Items from a data source
----
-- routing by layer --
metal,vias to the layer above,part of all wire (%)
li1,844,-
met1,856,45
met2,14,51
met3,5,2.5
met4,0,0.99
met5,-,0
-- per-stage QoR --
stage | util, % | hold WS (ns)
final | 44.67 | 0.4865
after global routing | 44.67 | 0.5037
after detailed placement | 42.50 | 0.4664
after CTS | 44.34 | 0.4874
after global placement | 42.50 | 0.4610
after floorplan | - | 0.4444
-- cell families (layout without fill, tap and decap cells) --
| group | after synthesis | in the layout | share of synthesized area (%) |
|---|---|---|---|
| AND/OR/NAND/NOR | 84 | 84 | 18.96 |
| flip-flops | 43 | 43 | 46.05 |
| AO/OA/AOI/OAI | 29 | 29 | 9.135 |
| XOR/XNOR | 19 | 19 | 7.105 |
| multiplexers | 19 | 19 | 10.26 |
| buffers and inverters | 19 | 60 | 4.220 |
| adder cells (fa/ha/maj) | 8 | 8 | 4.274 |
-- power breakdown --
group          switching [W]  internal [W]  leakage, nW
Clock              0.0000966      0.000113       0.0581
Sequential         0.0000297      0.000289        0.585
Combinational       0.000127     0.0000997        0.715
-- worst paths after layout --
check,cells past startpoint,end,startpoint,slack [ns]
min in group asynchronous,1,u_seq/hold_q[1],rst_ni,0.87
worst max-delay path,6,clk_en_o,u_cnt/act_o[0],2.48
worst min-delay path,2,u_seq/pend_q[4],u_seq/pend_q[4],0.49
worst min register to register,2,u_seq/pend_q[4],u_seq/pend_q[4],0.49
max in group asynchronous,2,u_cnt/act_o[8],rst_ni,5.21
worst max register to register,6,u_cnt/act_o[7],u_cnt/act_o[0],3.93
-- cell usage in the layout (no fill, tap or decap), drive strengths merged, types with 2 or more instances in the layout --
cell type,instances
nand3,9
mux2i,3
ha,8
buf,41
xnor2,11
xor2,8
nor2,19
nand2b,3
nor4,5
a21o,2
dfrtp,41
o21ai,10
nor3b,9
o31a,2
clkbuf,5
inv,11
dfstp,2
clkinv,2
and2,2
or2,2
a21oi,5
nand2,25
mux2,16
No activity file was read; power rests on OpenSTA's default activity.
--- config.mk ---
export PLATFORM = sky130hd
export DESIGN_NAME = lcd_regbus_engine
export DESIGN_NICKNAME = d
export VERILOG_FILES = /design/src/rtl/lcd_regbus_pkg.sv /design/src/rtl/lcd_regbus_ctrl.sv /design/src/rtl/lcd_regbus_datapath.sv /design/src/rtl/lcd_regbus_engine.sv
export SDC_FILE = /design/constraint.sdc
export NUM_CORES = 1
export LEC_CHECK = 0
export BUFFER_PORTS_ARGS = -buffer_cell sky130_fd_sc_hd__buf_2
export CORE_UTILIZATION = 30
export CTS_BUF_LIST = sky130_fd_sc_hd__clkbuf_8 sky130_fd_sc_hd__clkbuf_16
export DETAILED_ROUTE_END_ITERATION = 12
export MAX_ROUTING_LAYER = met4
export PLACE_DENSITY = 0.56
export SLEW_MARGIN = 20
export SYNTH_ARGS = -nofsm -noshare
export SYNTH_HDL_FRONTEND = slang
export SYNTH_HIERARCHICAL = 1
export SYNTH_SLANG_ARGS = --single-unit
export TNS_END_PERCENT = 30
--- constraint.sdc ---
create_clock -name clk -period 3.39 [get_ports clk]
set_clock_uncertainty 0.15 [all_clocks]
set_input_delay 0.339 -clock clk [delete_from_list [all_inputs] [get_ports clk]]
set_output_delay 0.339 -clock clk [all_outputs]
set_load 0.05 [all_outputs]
----
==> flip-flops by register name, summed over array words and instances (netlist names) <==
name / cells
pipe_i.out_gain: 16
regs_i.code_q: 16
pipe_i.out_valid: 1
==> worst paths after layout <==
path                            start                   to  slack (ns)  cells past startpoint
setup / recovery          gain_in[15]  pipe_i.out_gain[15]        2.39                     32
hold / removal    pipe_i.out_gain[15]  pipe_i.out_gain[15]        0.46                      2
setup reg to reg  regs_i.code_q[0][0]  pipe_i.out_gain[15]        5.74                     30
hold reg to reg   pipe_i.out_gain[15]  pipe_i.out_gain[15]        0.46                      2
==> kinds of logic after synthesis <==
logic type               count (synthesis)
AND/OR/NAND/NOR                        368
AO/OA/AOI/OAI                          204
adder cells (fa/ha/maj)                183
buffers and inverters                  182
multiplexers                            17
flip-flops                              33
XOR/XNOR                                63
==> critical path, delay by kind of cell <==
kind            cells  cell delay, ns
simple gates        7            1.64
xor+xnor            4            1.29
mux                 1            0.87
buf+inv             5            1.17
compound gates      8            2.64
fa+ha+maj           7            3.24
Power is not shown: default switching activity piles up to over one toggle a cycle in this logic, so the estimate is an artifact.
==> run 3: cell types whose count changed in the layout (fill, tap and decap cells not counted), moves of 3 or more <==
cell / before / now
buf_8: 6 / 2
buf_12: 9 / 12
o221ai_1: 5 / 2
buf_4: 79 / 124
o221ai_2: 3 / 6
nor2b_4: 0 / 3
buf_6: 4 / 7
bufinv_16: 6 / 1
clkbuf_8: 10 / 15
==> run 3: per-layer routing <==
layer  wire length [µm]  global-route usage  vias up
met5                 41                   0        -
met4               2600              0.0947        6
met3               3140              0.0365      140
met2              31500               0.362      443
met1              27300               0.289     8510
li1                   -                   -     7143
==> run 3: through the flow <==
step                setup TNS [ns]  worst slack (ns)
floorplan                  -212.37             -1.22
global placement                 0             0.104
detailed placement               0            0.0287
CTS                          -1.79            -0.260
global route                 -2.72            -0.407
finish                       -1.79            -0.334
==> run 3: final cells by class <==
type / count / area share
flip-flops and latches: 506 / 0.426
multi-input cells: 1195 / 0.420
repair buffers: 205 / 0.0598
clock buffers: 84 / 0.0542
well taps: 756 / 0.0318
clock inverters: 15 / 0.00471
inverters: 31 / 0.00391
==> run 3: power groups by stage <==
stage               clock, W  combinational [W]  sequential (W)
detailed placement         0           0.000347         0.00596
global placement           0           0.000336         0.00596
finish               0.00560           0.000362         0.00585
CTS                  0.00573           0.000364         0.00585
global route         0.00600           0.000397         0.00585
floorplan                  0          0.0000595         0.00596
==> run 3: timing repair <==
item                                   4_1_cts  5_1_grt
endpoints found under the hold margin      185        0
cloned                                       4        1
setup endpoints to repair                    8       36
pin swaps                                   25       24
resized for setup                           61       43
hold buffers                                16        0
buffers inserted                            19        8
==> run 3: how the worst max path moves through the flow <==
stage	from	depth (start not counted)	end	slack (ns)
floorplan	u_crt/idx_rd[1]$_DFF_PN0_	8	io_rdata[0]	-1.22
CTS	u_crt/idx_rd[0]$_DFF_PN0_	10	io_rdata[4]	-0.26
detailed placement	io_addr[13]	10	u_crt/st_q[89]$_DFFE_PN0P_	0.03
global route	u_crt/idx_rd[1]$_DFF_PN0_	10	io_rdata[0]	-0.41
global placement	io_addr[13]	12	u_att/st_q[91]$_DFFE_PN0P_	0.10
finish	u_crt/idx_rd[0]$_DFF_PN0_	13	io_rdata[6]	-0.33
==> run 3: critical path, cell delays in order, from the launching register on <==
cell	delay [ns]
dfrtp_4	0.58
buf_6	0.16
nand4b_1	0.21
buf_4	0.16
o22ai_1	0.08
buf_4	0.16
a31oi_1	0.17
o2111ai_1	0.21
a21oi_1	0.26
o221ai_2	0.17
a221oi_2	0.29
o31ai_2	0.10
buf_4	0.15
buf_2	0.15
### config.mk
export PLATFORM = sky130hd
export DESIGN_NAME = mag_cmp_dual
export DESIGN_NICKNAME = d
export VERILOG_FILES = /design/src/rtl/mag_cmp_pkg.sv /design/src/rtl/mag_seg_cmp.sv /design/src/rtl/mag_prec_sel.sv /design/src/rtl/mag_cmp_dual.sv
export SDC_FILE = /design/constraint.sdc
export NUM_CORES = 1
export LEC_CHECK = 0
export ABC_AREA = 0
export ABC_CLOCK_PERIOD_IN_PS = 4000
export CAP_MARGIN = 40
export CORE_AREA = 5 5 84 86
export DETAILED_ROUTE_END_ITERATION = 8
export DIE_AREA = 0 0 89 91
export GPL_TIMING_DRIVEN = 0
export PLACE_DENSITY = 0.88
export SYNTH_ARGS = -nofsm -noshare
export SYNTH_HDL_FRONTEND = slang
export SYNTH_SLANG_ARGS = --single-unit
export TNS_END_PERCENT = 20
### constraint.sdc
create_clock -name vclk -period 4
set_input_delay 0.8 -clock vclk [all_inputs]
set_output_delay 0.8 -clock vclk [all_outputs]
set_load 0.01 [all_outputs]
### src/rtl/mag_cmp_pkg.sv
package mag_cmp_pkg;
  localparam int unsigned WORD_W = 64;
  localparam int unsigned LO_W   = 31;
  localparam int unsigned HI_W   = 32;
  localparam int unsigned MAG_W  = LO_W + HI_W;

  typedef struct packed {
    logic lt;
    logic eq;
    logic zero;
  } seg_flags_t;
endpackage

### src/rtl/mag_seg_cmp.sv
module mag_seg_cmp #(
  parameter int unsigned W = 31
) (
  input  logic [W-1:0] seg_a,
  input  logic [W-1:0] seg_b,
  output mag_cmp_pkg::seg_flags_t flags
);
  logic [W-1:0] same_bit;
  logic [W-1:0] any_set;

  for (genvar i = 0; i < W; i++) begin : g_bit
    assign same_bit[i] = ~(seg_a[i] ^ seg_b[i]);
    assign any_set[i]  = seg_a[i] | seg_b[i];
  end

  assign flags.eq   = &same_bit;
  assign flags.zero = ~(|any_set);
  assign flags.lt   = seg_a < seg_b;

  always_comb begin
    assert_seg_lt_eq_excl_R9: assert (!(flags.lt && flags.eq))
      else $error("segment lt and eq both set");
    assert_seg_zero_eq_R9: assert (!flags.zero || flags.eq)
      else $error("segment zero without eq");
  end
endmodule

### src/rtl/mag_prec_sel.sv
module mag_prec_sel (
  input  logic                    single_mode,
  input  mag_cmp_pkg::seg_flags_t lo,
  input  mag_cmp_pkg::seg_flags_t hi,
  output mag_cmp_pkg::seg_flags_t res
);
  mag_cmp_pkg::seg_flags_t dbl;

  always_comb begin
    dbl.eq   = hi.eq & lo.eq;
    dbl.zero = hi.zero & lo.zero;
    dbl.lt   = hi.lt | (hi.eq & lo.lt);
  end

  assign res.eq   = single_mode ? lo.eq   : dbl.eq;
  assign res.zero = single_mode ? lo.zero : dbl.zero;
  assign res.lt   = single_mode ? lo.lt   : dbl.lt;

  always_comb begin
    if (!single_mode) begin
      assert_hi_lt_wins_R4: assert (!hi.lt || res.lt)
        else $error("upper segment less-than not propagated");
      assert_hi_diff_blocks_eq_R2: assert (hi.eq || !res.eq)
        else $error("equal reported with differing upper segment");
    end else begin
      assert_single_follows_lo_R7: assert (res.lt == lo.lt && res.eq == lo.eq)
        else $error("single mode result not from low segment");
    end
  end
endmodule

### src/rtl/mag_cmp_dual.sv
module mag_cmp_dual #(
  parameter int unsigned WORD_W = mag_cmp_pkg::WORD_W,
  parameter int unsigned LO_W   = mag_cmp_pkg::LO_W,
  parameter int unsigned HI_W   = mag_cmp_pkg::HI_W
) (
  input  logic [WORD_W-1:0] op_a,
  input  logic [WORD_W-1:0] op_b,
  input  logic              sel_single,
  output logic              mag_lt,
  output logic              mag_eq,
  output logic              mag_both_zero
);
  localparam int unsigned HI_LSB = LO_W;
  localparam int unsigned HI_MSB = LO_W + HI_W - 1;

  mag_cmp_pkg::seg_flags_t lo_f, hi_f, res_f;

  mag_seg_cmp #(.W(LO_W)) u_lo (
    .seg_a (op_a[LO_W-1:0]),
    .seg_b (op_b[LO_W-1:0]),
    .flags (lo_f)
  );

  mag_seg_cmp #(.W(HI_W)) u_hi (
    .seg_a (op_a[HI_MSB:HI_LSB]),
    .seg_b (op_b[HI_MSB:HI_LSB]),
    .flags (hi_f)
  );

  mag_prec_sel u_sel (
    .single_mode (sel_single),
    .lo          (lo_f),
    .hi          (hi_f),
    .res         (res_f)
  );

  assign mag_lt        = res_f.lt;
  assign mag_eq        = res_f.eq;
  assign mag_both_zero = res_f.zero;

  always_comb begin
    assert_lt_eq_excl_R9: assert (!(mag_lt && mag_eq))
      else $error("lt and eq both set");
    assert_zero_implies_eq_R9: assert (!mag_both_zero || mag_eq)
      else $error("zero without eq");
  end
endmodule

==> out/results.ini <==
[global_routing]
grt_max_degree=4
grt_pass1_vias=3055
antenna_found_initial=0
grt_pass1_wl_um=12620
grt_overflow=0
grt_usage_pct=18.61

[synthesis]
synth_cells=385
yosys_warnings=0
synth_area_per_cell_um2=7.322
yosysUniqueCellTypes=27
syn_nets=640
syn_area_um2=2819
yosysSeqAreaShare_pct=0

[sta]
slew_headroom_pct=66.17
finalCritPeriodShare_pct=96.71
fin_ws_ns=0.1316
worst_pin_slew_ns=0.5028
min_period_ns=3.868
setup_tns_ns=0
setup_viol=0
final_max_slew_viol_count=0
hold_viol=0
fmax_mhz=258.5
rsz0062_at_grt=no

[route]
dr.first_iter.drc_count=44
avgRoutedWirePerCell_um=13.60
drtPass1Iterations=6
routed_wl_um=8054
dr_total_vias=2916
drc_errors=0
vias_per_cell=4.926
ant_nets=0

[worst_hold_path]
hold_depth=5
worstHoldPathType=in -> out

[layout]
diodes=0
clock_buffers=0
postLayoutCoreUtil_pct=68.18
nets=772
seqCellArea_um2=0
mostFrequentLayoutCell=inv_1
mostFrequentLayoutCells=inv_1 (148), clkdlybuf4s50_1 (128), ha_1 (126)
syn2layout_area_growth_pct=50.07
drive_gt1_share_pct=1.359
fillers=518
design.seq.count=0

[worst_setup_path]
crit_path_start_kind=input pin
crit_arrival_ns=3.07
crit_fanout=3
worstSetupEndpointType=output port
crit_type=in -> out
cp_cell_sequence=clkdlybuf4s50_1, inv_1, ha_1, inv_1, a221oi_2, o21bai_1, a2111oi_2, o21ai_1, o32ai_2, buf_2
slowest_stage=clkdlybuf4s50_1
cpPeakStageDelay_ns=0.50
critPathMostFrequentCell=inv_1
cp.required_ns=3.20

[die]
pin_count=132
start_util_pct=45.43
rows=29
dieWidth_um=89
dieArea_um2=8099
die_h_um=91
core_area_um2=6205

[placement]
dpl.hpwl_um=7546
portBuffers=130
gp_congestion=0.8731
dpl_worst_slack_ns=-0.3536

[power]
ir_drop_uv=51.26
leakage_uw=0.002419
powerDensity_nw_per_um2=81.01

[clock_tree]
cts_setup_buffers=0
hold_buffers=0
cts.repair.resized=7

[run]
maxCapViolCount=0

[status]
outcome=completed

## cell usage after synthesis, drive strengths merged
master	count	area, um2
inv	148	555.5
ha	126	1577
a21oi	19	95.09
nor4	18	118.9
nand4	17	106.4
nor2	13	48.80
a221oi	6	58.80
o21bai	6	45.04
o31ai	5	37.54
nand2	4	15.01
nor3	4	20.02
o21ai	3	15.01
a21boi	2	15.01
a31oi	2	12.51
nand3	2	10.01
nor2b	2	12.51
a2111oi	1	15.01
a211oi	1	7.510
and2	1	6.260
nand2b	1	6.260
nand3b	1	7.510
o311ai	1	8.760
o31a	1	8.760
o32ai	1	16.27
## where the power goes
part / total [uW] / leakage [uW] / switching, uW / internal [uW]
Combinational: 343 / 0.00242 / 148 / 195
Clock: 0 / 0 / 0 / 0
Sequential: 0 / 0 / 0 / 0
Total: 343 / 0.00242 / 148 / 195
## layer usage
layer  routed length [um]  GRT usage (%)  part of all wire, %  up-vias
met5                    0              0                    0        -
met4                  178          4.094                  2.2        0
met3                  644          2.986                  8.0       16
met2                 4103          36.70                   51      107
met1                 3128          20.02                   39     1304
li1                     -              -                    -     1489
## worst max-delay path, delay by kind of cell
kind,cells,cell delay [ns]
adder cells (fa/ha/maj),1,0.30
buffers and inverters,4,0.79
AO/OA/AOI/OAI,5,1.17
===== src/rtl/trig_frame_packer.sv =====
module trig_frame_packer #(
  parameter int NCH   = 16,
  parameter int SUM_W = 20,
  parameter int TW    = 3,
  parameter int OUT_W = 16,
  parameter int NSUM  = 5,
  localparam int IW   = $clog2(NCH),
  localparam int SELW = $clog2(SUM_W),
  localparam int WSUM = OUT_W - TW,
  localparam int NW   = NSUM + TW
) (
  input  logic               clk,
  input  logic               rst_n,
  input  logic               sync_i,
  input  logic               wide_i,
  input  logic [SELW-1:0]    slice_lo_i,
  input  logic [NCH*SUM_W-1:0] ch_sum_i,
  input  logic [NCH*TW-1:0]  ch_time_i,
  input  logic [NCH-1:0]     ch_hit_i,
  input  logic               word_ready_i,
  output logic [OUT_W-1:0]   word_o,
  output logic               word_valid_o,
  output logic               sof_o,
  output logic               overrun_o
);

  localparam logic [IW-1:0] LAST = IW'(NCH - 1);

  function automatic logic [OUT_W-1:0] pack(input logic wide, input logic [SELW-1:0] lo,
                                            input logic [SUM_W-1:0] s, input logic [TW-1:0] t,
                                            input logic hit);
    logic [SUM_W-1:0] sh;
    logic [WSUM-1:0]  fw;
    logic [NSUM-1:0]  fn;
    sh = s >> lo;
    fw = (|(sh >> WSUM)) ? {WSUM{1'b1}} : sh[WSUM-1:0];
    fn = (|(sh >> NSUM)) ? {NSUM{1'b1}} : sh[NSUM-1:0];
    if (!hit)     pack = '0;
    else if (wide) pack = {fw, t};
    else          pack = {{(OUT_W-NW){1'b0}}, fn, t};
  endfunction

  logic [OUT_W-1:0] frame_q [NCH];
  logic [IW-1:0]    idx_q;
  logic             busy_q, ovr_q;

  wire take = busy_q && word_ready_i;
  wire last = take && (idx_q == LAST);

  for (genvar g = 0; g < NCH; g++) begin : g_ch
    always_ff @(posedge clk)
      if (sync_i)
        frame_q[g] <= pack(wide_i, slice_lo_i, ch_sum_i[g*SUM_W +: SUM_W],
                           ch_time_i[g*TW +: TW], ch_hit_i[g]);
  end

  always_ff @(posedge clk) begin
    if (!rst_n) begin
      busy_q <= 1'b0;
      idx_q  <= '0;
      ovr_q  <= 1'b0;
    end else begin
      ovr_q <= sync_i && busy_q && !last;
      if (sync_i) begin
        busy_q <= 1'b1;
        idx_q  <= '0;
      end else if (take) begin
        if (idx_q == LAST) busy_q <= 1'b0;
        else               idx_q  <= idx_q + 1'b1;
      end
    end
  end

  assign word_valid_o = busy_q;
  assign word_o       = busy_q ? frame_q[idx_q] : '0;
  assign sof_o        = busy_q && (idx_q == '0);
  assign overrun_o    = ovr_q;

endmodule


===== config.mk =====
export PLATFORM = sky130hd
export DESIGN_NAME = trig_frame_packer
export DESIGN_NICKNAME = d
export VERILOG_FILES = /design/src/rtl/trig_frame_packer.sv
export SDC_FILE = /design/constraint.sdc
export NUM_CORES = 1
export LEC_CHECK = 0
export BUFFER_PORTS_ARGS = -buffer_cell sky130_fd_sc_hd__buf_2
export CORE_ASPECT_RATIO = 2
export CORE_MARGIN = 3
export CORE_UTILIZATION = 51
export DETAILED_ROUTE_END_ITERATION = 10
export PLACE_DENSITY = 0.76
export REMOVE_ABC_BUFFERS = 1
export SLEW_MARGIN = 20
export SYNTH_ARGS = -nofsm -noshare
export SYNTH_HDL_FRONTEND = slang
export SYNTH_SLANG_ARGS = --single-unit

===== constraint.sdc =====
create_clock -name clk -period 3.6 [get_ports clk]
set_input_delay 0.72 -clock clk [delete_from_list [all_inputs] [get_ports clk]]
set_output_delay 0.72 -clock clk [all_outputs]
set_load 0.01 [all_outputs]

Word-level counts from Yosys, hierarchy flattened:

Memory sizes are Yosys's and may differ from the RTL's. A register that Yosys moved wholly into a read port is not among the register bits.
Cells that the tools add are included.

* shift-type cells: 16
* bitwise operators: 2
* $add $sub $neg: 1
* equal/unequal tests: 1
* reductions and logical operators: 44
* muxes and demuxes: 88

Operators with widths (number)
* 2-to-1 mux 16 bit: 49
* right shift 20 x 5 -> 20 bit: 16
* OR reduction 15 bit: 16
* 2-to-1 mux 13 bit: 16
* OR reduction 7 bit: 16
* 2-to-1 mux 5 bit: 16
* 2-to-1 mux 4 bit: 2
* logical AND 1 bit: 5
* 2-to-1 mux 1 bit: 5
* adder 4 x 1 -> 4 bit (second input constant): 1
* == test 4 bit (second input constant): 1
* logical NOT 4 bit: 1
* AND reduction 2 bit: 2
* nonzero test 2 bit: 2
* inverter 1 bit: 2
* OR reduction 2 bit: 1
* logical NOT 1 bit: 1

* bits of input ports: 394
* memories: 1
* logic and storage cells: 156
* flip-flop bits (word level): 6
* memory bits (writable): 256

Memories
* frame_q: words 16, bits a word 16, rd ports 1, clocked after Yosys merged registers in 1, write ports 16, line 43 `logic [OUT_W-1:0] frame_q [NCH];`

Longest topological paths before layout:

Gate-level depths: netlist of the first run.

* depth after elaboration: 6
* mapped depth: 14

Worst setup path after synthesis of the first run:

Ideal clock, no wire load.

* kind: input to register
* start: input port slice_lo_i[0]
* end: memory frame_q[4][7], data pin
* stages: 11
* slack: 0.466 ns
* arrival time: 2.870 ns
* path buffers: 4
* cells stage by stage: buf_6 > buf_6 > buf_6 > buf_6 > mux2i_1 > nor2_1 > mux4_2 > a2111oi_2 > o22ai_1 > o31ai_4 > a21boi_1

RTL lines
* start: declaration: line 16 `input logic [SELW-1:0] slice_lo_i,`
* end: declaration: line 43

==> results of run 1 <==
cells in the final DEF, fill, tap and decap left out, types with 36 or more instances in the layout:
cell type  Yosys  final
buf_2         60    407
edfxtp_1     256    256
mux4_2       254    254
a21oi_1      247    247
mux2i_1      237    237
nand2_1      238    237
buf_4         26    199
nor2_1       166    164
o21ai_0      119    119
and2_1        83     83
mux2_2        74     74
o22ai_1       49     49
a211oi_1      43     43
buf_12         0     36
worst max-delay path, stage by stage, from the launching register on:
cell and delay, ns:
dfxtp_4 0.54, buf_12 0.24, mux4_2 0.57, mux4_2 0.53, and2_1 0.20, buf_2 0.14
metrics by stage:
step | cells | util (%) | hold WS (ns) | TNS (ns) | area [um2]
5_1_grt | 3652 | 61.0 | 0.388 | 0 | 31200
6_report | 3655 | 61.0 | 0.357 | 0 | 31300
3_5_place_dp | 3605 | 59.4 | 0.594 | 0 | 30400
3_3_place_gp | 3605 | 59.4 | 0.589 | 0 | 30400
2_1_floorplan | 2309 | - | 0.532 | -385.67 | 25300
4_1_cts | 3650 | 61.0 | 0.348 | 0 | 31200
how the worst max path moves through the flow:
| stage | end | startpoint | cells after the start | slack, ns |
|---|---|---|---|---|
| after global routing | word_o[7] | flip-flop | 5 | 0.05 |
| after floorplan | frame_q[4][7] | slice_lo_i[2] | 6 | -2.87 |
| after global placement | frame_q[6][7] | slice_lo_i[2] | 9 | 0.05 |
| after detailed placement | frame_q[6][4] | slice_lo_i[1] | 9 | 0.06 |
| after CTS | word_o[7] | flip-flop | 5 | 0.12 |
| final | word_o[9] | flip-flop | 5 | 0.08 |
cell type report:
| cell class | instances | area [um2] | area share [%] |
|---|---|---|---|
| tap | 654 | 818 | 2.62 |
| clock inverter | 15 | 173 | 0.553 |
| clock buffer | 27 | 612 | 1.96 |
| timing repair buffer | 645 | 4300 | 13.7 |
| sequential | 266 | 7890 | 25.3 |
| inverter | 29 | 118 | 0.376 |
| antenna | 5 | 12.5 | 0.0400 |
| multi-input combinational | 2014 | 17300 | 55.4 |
----
Read the entries above and find each line holding the word "past". Copy it out.

[Exercise output]
check,cells past startpoint,end,startpoint,slack [ns]
path                            start                   to  slack (ns)  cells past startpoint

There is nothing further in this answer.